2026-05-29 理化学研究所

研究概要
<関連情報>
- https://www.riken.jp/press/2026/20260529_2/index.html
- https://journals.asm.org/doi/10.1128/msystems.00197-26
クテドノバクテリアにおける生合成遺伝子クラスターの予測される重要な部位としてのクロミド様二次レプリコン Chromid-like secondary replicons as predicted key sites of biosynthetic gene clusters in Ktedonobacteria
Shuhei Yabe, Yu Zheng, Shunji Takahashi, Chongyang Yang, Yui Nose, Shinichi Yamazaki, Nao Okuma, +13 , Yasunori Ichihashi
mSystems Published:29 May 2026
DOI:https://doi.org/10.1128/msystems.00197-26
ABSTRACT
Soils harbor immense biosynthetic gene cluster (BGC) diversity that mediates microbial interactions, yet this potential remains unevenly mapped and poorly characterized across diverse bacterial lineages. Ktedonobacteria (phylum Chloroflexota) are an actinomycete-like lineage widely distributed in terrestrial soils, including oligotrophic volcanic deposits; however, their secondary metabolism and genome architecture remain poorly characterized.
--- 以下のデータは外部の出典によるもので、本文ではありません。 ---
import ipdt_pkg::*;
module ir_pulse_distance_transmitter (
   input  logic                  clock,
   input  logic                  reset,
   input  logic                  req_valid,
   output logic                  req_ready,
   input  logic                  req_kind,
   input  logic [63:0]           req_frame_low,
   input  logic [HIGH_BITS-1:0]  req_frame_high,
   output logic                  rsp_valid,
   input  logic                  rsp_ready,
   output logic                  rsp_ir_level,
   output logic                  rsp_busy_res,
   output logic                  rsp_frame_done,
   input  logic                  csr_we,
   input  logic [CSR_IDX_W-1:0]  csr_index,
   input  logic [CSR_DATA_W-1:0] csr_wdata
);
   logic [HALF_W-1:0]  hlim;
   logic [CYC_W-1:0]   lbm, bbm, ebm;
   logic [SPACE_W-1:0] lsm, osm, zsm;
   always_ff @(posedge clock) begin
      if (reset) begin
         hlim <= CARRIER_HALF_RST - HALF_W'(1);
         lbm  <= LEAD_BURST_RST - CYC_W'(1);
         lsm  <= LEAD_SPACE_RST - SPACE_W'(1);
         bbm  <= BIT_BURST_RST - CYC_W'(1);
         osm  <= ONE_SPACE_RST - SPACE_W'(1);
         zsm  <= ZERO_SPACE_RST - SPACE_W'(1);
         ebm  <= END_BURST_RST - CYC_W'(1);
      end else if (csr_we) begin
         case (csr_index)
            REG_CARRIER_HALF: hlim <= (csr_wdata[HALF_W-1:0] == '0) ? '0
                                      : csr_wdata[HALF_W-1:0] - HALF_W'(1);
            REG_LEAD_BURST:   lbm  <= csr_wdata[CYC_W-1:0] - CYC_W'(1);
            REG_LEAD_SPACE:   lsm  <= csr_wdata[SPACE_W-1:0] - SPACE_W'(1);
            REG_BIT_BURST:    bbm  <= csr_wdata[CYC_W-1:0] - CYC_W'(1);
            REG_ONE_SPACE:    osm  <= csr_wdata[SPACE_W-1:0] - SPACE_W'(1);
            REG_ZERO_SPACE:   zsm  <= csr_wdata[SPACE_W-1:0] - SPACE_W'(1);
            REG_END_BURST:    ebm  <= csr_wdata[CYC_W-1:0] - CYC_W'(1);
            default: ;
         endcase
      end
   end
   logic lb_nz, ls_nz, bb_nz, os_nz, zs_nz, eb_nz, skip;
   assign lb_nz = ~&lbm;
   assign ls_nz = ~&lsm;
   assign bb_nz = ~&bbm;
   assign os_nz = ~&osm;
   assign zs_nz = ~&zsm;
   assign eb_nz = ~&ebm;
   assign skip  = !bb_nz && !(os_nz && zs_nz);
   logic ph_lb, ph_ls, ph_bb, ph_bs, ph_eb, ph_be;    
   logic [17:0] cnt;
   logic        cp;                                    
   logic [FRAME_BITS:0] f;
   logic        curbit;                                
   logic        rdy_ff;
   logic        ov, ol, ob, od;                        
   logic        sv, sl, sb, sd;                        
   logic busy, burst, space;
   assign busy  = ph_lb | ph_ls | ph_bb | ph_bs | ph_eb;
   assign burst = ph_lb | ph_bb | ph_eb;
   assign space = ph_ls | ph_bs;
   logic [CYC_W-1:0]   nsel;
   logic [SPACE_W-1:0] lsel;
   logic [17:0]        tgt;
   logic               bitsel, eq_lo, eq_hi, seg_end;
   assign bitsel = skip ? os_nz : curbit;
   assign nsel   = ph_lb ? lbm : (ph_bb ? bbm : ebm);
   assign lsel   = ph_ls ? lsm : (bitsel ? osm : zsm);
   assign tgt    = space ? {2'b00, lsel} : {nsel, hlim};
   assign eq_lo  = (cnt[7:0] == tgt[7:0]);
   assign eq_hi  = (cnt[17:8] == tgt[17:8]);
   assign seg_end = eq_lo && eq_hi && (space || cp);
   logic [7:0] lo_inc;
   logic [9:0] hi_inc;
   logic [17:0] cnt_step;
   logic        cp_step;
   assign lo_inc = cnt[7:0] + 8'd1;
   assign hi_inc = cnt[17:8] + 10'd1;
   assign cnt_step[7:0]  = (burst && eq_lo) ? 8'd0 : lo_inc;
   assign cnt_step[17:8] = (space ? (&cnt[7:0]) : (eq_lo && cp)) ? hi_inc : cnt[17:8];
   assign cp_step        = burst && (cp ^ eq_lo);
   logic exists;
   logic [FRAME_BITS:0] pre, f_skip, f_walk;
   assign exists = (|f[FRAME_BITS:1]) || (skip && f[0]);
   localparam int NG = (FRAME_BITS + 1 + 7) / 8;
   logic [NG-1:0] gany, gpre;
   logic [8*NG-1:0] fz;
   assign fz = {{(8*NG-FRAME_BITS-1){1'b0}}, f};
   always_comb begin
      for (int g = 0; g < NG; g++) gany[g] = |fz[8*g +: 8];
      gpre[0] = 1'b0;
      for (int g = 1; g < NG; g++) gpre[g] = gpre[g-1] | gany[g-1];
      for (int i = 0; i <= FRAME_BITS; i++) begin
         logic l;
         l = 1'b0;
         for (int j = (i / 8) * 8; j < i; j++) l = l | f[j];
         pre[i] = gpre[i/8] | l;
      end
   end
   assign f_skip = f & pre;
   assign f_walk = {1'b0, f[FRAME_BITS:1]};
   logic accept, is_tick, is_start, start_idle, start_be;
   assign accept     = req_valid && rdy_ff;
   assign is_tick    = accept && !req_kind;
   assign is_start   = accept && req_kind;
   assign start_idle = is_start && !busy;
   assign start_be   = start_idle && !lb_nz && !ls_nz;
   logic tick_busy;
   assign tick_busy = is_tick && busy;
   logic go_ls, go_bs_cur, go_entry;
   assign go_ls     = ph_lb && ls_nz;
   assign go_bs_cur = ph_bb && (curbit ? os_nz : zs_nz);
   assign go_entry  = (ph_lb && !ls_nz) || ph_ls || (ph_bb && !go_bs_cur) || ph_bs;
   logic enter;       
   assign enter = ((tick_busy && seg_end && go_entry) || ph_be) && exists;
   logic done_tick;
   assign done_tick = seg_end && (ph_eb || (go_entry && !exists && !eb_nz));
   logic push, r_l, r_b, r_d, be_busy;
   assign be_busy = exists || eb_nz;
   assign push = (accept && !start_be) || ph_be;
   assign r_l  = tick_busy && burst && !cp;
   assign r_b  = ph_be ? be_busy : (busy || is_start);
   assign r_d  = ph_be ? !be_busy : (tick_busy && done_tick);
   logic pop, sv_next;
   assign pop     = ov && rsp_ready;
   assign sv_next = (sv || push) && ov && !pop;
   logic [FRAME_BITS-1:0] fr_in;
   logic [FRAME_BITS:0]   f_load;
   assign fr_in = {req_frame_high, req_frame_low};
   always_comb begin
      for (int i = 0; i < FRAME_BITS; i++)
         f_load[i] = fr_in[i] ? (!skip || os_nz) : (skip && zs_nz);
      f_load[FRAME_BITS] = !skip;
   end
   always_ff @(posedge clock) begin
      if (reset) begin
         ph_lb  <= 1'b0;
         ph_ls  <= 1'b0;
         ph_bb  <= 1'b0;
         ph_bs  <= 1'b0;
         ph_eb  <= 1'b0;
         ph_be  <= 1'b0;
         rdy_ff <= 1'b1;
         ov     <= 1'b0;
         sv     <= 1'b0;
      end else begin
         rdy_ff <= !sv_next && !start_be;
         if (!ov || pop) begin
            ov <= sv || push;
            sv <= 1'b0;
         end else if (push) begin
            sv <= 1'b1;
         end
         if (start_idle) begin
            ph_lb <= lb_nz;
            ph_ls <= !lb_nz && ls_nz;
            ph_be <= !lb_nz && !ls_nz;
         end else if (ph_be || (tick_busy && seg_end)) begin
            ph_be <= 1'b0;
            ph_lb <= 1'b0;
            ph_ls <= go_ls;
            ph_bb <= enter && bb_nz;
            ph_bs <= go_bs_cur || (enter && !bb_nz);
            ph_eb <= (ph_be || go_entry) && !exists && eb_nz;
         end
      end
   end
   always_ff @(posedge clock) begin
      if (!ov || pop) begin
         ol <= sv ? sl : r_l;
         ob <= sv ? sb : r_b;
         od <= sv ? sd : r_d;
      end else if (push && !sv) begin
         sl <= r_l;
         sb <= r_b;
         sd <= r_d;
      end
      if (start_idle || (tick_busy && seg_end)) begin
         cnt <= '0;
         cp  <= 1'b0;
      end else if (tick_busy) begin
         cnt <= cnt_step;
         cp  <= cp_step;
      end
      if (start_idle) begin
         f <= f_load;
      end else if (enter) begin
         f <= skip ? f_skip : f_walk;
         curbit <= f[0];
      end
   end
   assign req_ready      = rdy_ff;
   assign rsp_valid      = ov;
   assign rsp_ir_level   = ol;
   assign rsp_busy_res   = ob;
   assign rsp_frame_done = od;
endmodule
Here, we integrate targeted cultivation from volcanic soils at Mount Zao (Japan) with genome-resolved metagenomics and comparative analysis of public genomes to examine biosynthetic potential across 183 ktedonobacterial genomes. We identified 1,546 BGCs and grouped them into 1,162 non-redundant gene-cluster families (GCFs) using antiSMASH and BiG-SLiCE. Nearly one quarter of genomes encoded ≥10 distinct GCFs, and several family-level clades exhibited high GCF richness that approached that of Streptomyces within our data set, highlighting a putatively biosynthetically rich yet underexplored soil bacterial lineage. Most ktedonobacterial BGCs were highly divergent from current reference collections and exhibited unusually low intra-genomic redundancy, suggesting broad putative chemical diversity. Long-read assemblies from 10 cultured strains revealed recurrent 1.6–3.5 Mb ECE-like contigs with chromid-like features, but distinct maintenance features. These replicons were consistently enriched in BGCs and mobility-associated genes, with mobility loci concentrated near BGC boundaries. Collectively, our results expand the phylogenetic landscape of soil biosynthetic diversity and highlight ECE-like contigs as major genomic reservoirs for secondary metabolism in Ktedonobacteria.